Siempre recibió a los investigadores sin prisa, incluso fuera de horario, escuchando con paciencia  las preguntas más disparatadas (que sé las hubo). Su aspecto tranquilo inspiraba confianza. El interlocutor sabía que el archivero lo escuchaba, y tras aquella mirada azul (nada escrutadora), hilvanaba la contestación, siempre rigurosa y comprensible para quien llegaba a su despacho en busca de aclaraciones históricas y de la más variada naturaleza, porque “el archivero” lo sabía todo, o debía saberlo todo según la mentalidad popular.

Enriqueció el Archivo en la medida de sus posibilidades. No pudo ensanchar convenientemente el espacio físico, a pesar de las muchas promesas de concejales y alcaldes, pero recogió y ordenó con mimo toda la información escrita y virtual que le llegaba; e incluso llegó a formar una muy importante colección de fotografías antiguas que suponen el álbum familiar de Caravaca, unas en papel y otras escaneadas y debidamente procesadas en su ordenador.

Y no se quedó para sí mismo con lo conocido por la información documental, por deleite personal o como un coleccionista del saber local, sino que llevó a cabo una ingente labor de publicación de textos científicos y de divulgación, no solo en libro, sino en artículos y colaboraciones en revistas y periódicos en los que nunca dejó de colaborar, de manera totalmente desinteresada.

 

Paco Fernández tocaba “todos los palos” de la historia local.

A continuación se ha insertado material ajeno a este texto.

Context: an optimization exercise on an open-source flow, tuned for small area, a short achievable clock period and few clock cycles per item. The choices shown serve that exercise and are no tape-out recipe. Only simulation tests tie the RTL to the original design; equivalence was not proved. Power and IR drop assume default switching activity.

== build 75 ==
// multi_module_liveness_watchdog_core
module multi_module_liveness_watchdog_core
(
    input  logic        clk,
    input  logic        rst_n,
    input  logic        item_valid,
    output logic        item_stall,
    input  logic        command,
    input  logic [1:0]  module_req,
    input  logic [31:0] now_ms,
    output logic        result_valid,
    input  logic        result_stall,
    output logic        reboot,
    output logic [1:0]  reboot_module,
    output logic [2:0]  error_mask,
    output logic [1:0]  remembered_failure,
    input  logic        cfg_valid,
    output logic        cfg_ready,
    input  logic [1:0]  cfg_index,
    input  logic [31:0] cfg_data
);
export LEC_CHECK = 0
export ABC_AREA = 1
export CAP_MARGIN = 20
export CORE_MARGIN = 2
export CORE_UTILIZATION = 40
export CTS_CLUSTER_DIAMETER = 60
export CTS_CLUSTER_SIZE = 30
export SETUP_SLACK_MARGIN = 4.55
export SLEW_MARGIN = 20
export TNS_END_PERCENT = 100
create_clock -name core_clock -period 7.0 [get_ports {clk}]
standard.sh (not shown) runs the stock make flow with config.mk's settings and CLKGATE_MAP_FILE= SYNTH_SCRIPT=/design/flow/synth_recipe.tcl, a recipe that flattens the netlist after the stock synthesis.
==> flow/flow/run.sh <==
#!/bin/bash
# The standard layout (the standard.sh), with clock tree synthesis options
# of our own (no dummy loads for balancing, larger sink clusters) and the
# smallest buffer on each port; repair resizes port buffers where timing needs.
export CTS_ARGS="-sink_clustering_enable -repair_clock_nets -sink_clustering_size 30 -sink_clustering_max_diameter 90 -dont_use_dummy_load"
export BUFFER_PORTS_ARGS="-buffer_cell sky130_fd_sc_hd__buf_1"
bash standard.sh > standard.log 2>&1
Testbench counts of build 75, summed over its fixed seeds: cycles 12,035, items 12,000.
What follows belongs to an exercise in optimizing a design on an open flow for small area and few clock cycles; a production flow would make more cautious choices. In this exercise RTL edits were held to simulation tests only and were not proved equivalent to the original. Power is estimated from default activity; no workload was simulated.

--- design/flow/design.v ---
package bst_pkg;
  localparam int unsigned OFFSET_BITS_DEF = 24;
  localparam int unsigned LINE_BITS_DEF   = 20;
  localparam int unsigned COLUMN_BITS_DEF = 16;
  localparam int unsigned QUEUE_DEPTH     = 2;
  localparam int unsigned KIND_W = 5;
  localparam int unsigned IVAL_W = 31;
  localparam int unsigned NKW    = 10;
  localparam logic [4:0] KIND_INT    = 5'd26;
  localparam logic [4:0] KIND_STRING = 5'd27;
  localparam logic [4:0] KIND_IDENT  = 5'd29;
  localparam logic [4:0] KIND_EOF    = 5'd30;
  localparam logic [4:0] KIND_ERROR  = 5'd31;
  localparam logic [4:0] KIND_LPAREN = 5'd0;
  localparam logic [4:0] KIND_RPAREN = 5'd1;
  localparam logic [4:0] KIND_COLON  = 5'd17;
  localparam logic [1:0] ERR_UNTERM = 2'd1;
  localparam logic [1:0] ERR_BANG   = 2'd2;
  localparam logic [1:0] ERR_SYMBOL = 2'd3;
  function automatic logic [2:0] kw_len(input logic [3:0] k);
    case (k)
      4'd0, 4'd3, 4'd4, 4'd9: kw_len = 3'd4;
      4'd1:                   kw_len = 3'd5;
      4'd2:                   kw_len = 3'd2;
      default:                kw_len = 3'd3;
    endcase
  endfunction
  function automatic logic [4:0] kw_kind(input logic [3:0] k);
    kw_kind = (k <= 4'd1) ? 5'd28 : 5'd16 + 5'(k);
  endfunction
  function automatic logic [7:0] kw_char(input logic [3:0] k, input logic [2:0] i);
    logic [39:0] txt;
    case (k)
      4'd0:    txt = "true ";
      4'd1:    txt = "false";
      4'd2:    txt = "if   ";
      4'd3:    txt = "else ";
      4'd4:    txt = "then ";
      4'd5:    txt = "end  ";
      4'd6:    txt = "not  ";
      4'd7:    txt = "var  ";
      4'd8:    txt = "int  ";
      default: txt = "bool ";
    endcase
    case (i)
      3'd0:    kw_char = txt[39:32];
      3'd1:    kw_char = txt[31:24];
      3'd2:    kw_char = txt[23:16];
      3'd3:    kw_char = txt[15:8];
      default: kw_char = txt[7:0];
    endcase
  endfunction
endpackage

Nada le venía grande y con todo se atrevió. Cuando escribía de la fiesta de los toros, su gran afición, heredada de su padre, lo hacía aumentando al rigor histórico su pasión personal, consiguiendo así un libro que en muchos lugares quisieran tener sobre la tauromaquia caravaqueña, imposible de superar. Y cuando lo hizo del complejo mundo de la “Fiesta”, se entregó con la misma pasión como caballista siempre en activo, y no sólo desde la teoría sino como presidente del Bando, como autor del proyecto museográfico del Museo y como activo colaborador en el expediente para la declaración del Festejo como Patrimonio de la Humanidad por la UNESCO, que él no vera con sus ojos terrenos pero que un día celebrará con nosotros, en otra dimensión, en la otra orilla, donde algún día todos acabaremos encontrándonos.

Para terminar, no quiero dejar de comentar su afición al cine y su disposición y entrega para que el Thuillier tuviera siempre una programación digna de los gustos locales, incluso manejando máquinas de proyectar, en desuso, que permitían la contemplación de documentales ya “históricos” a los que tan aficionados somos los de aquí, sobre todo los referentes al mundo de la Fiesta.

Por todo lo dicho, y por muchas cosas más, te vamos a echar mucho de menos en Caravaca en adelante, Paco. Tu silenciosa presencia en tantos y tan diferentes sitios. Tu apoyo incondicional en el Archivo, y tu compañía en la distancia, pero sabiendo que estabas. Tu serenidad contagiosa. Tu mirada limpia y tantas cosas más serán muy difíciles de sustituir. Descansa en Paz Paco, la paz que merecéis los grandes.